Research Project: Sustainable Intensification of Crop and Integrated Crop-Livestock Systems at Multiple Scales

Location: Pasture Systems & Watershed Management Research

Title: The ecodist package for dissimilarity-based analysis of ecological data

Author
item GOSLEE, SARAH

Submitted to: Book Chapter
Publication Type: Book / Chapter
Publication Acceptance Date: 6/17/2025
Publication Date: N/A
Citation: N/A

Interpretive Summary: "Distance apart" is a key concept in ecology, whether it refers to travel distance, or to differences in the abundances of plants found on multiple sites. Sophisticated statistical methods have been developed to work with distances, allowing researchers to address complex questions about the relative influence of space and environment on plant and animal communities. Statistical software such as R is an important tool for performing these analyses. This chapter demonstrates a workflow, including both concepts and code, to perform a dissimilarity-based analysis on sample data from the Rocky Mountains. Major spatial and community methods are shown, making this a valuable educational example for both community and landscape ecologists.

Technical Abstract: The concepts of similarity and difference have been intrinsic to community ecology since its early origins.
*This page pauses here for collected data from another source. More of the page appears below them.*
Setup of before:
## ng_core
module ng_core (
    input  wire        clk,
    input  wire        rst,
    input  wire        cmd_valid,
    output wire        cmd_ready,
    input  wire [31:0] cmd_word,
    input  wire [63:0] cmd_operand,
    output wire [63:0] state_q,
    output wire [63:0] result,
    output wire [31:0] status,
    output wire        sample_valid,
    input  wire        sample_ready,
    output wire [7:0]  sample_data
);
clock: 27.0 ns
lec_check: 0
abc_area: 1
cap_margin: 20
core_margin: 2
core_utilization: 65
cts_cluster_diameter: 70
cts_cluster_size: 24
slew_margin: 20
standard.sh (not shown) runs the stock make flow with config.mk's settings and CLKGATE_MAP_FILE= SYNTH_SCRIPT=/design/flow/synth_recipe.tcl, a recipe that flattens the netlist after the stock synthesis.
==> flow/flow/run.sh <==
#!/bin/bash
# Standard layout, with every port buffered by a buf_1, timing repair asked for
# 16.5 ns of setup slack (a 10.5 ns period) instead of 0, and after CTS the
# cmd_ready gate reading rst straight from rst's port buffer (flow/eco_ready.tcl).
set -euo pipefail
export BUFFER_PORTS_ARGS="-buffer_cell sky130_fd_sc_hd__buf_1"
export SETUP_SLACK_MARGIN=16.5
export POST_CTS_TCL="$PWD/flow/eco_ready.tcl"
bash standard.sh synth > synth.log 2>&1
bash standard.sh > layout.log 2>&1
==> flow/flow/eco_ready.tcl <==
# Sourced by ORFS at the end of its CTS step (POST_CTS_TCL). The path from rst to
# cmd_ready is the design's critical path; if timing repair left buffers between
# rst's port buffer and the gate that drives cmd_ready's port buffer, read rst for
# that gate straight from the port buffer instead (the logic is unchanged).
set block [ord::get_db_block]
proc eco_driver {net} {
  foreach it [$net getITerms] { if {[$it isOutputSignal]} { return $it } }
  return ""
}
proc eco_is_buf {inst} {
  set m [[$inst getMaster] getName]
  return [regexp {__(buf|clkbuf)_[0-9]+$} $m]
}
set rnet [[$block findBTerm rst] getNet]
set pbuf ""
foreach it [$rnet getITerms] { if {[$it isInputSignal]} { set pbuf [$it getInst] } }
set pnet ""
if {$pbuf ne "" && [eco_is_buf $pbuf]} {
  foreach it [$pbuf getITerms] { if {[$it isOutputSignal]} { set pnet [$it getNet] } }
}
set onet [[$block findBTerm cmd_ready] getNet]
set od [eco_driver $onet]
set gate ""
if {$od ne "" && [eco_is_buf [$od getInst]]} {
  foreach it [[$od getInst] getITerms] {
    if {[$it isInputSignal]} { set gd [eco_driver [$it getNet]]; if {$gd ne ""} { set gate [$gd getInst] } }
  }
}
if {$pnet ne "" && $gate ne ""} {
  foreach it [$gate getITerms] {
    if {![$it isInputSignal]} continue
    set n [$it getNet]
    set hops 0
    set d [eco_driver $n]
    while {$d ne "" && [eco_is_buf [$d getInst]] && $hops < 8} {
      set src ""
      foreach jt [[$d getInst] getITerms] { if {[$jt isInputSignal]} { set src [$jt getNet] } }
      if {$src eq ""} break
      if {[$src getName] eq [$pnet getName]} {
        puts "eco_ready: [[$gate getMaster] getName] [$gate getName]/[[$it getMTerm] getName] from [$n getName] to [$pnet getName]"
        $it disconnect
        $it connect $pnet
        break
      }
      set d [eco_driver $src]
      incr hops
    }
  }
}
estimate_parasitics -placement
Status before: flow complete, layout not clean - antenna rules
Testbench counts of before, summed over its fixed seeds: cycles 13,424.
What follows belongs to an exercise in optimizing a design on an open flow for small area, a short achievable clock period and few clock cycles per item; a production flow would make more cautious choices.
The RTL was checked by simulation tests, not by an equivalence proof against the original design.
Power is estimated from default activity; no workload was simulated.

alpha:
==> flow/design.v <==
module bitwriter_unit (
  input             clk,
  input             rst,
  input             cmd_valid,
  output            cmd_ready,
  input      [7:0]  cmd_op,
  input      [63:0] cmd_arg0,
  input      [31:0] cmd_arg1,
  output            m_valid,
  output     [7:0]  m_data,
  input             m_ready,
  input      [1:0]  m_resp,
  input      [63:0] m_pos,
  input      [63:0] m_len,
  input             m_seekable,
  output reg        m_close,
  output            l_valid,
  output     [7:0]  l_data,
  input             l_ready,
  input      [1:0]  l_resp,
  input      [63:0] l_pos,
  input      [63:0] l_len,
  input             l_seekable,
  output reg        l_close,
  output            rsp_valid,
  output     [3:0]  rsp_status,
  output     [63:0] rsp_res
);
  localparam ST_OK       = 4'd0;
  localparam ST_EOS      = 4'd1;
  localparam ST_INVALID  = 4'd3;
  localparam ST_ILLSTATE = 4'd4;
  localparam ST_IOERR    = 4'd6;
  localparam ST_ILLCMD   = 4'd7;
  localparam ST_NOTSUPP  = 4'd8;
  reg        att_m, att_l;
  reg [7:0]  buf_m, buf_l;
  reg [3:0]  cur_m, cur_l;
  reg        busy;        
  reg        e_l;         
  reg        e_rep;       
  reg        e_x;         
  reg [2:0]  e_m;         
  reg [2:0]  e_r;         
  reg [63:0] e_dat;       
  reg [7:0]  e_head;      
  reg [3:0]  e_cur;       
  reg        e_first;     
  reg        e_flush;     
  reg        e_close;     
  reg        r_valid;
  reg [3:0]  r_status;
  reg        r_l;         
  reg        r_len;       
  wire       e_rdy  = e_l ? l_ready : m_ready;
  wire [1:0] e_resp = e_l ? l_resp  : m_resp;
  wire [27:0] e_q   = e_dat[27:0];
  wire       e_last = e_rep ? (e_x ? (e_q == 28'd0) : (e_q == 28'd1)) : (e_m == 3'd0);
  wire [71:0] e_ext = {8'd0, e_dat};
  wire [15:0] e_win = e_ext[{e_m, 3'b000} +: 16];
  wire [15:0] e_sh  = e_win >> e_r;
  wire [7:0] e_byte = e_rep ? {8{e_dat[28]}} : e_sh[7:0];
  wire [7:0] e_low  = e_flush ? 8'h00 : (8'hFF >> e_cur);
  wire [7:0] x_byte = e_first ? (e_head | (e_byte & e_low)) : e_byte;
  wire e_go   = busy && e_rdy;
  wire e_fail = e_go && (e_resp != 2'd0);
  wire e_done = e_go && (e_resp == 2'd0) && e_last;
  assign m_valid = busy && !e_l;
  assign l_valid = busy && e_l;
  assign m_data  = x_byte;
  assign l_data  = {x_byte[0], x_byte[1], x_byte[2], x_byte[3],
                    x_byte[4], x_byte[5], x_byte[6], x_byte[7]};
  assign cmd_ready = !busy || (e_done && !e_close);
  wire   acc       = cmd_valid && cmd_ready;
  wire        u      = (cmd_op[7:4] == 4'h5);
  wire [3:0]  fn     = cmd_op[3:0];
  wire        op_ok  = ((cmd_op[7:4] == 4'h3) || u) && (fn <= 4'd8);
  wire        att    = u ? att_l : att_m;
  wire [7:0]  wbuf   = u ? buf_l : buf_m;
  wire [3:0]  wcur   = u ? cur_l : cur_m;
  wire        seek   = u ? l_seekable : m_seekable;
  wire        f_open  = (fn == 4'd0);
  wire        f_bit   = (fn == 4'd1);
  wire        f_b32   = (fn == 4'd2);
  wire        f_b64   = (fn == 4'd3);
  wire        f_rep   = (fn == 4'd4);
  wire        f_pos   = (fn == 4'd5) || (fn == 4'd6);
  wire        f_write = f_bit || f_b32 || f_b64 || f_rep;
  wire        f_fl    = (fn == 4'd7) || (fn == 4'd8);
  wire        neg     = cmd_arg1[31];
  wire        bad     = (f_b32 && (neg || (cmd_arg1[30:5] != 26'd0))) ||
                        (f_b64 && (neg || (cmd_arg1[30:6] != 25'd0))) ||
                        (f_rep && neg);
  wire        zero    = !f_bit && (cmd_arg1 == 32'd0);
  wire        rep     = f_bit || f_rep;
  wire        v       = cmd_arg0[0];
  wire [2:0]  nl      = f_bit ? 3'd1 : cmd_arg1[2:0];
  wire [27:0] nh      = f_bit ? 28'd0 : cmd_arg1[30:3];
  wire [3:0]  s       = {1'b0, wcur[2:0]} + {1'b0, nl};
  wire [2:0]  r       = s[2:0];
  wire        k0      = !s[3] && (nh == 28'd0);
  wire        w_go    = op_ok && att && f_write && !bad && !zero && !wcur[3];
  wire        fl_go   = op_ok && att && f_fl;
  wire        emit    = (w_go && !k0) || (fl_go && (wcur != 4'd0));
  wire [7:0]  topr    = ~(8'hFF >> r);
  wire [7:0]  topc    = ~(8'hFF >> wcur[2:0]);
  wire [7:0]  tbits   = rep ? {8{v}} : (cmd_arg0[7:0] << (4'd8 - {1'b0, r}));
  wire [7:0]  nbuf    = k0 ? (wbuf | (tbits & topr & ~topc)) : (tbits & topr);
  reg [3:0] st;
  always @* begin
    if (!op_ok)               st = ST_ILLCMD;
    else if (f_open)          st = ST_OK;
    else if (!att)            st = ST_ILLSTATE;
    else if (f_write) begin
      if (bad)                st = ST_INVALID;
      else if (zero)          st = ST_OK;
      else if (wcur[3])       st = ST_ILLSTATE;
      else                    st = ST_OK;
    end
    else if (f_pos && !seek)  st = ST_NOTSUPP;
    else                      st = ST_OK;
  end
  wire        e_res = e_fail || (e_done && !e_close);
  assign rsp_valid  = r_valid || e_res;
  assign rsp_status = e_res ? (e_fail ? (e_resp[1] ? ST_IOERR : ST_EOS) : ST_OK) : r_status;
  wire [63:0] rp    = r_l ? (r_len ? l_len : l_pos) : (r_len ? m_len : m_pos);
  wire [3:0]  rcur  = r_l ? cur_l : cur_m;
  assign rsp_res    = {rp[60:0] + {60'd0, rcur[3]}, rcur[2:0]};
  always @(posedge clk) begin
    if (rst) begin
      att_m <= 1'b0; buf_m <= 8'd0; cur_m <= 4'd0;
      att_l <= 1'b0; buf_l <= 8'd0; cur_l <= 4'd0;
      busy    <= 1'b0;
      r_valid <= 1'b0;
      m_close <= 1'b0;
      l_close <= 1'b0;
    end else begin
      r_valid <= 1'b0;
      m_close <= 1'b0;
      l_close <= 1'b0;
      if (e_go) begin
        e_first <= 1'b0;
        e_m     <= e_m - 3'd1;
        e_x     <= 1'b0;
        if (e_rep && !e_x) e_dat[27:0] <= e_q - 28'd1;
        if (e_fail || e_last) busy <= 1'b0;
        if (e_fail) begin
          if (e_l) begin att_l <= 1'b1; buf_l <= x_byte; cur_l <= e_flush ? e_cur : 4'd8; end
          else     begin att_m <= 1'b1; buf_m <= x_byte; cur_m <= e_flush ? e_cur : 4'd8; end
        end else if (e_last && e_close) begin
          r_valid  <= 1'b1;
          r_status <= ST_OK;
          if (e_l) l_close <= 1'b1; else m_close <= 1'b1;
        end
      end
      if (acc) begin
        r_valid  <= !emit;
        r_status <= st;
        r_l      <= u;
        r_len    <= fn[1];
        if (emit) begin
          busy    <= 1'b1;
          e_l     <= u;
          e_rep   <= rep && !fl_go;
          e_x     <= s[3];
          e_m     <= fl_go ? 3'd0 : (nh[2:0] - {2'd0, !s[3]});
          e_r     <= r;
          e_dat   <= (rep && !fl_go) ? {cmd_arg0[63:29], v, nh} : cmd_arg0;
          e_head  <= wbuf;
          e_cur   <= wcur;
          e_first <= 1'b1;
          e_flush <= fl_go;
          e_close <= fn[3];
        end
        if (op_ok) begin
          if (f_open) begin
            if (u) begin att_l <= 1'b1; buf_l <= 8'd0; cur_l <= 4'd0; end
            else   begin att_m <= 1'b1; buf_m <= 8'd0; cur_m <= 4'd0; end
          end else if (w_go) begin
            if (u) begin buf_l <= nbuf; cur_l <= {1'b0, r}; end
            else   begin buf_m <= nbuf; cur_m <= {1'b0, r}; end
          end else if (fl_go) begin
            if (u) begin att_l <= 1'b0; buf_l <= 8'd0; cur_l <= 4'd0; end
            else   begin att_m <= 1'b0; buf_m <= 8'd0; cur_m <= 4'd0; end
            if (wcur == 4'd0 && fn[3]) begin
              if (u) l_close <= 1'b1; else m_close <= 1'b1;
            end
          end
        end
      end
    end
  end
endmodule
Many ecological questions can only be expressed in terms of distances: spatial structure, but also community similarity/dissimilarity. The clearest and most direct approach to these kinds of questions requires working with these symmetrical dissimilarity matrices directly. This chapter presents a general workflow within the dissimilarity-based analysis framework. The key analyses — correlation, ordination, and spatial correlation — are demonstrated with R code using the ecodist package for a sample dataset from the Rocky Mountains. The likely driving variables in this region are geographic distance and elevation: do changes in these variables relate to changes in plant community composition? Key decision points within the workflow are highlighted, making it possible to adapt this framework for other systems and other research questions.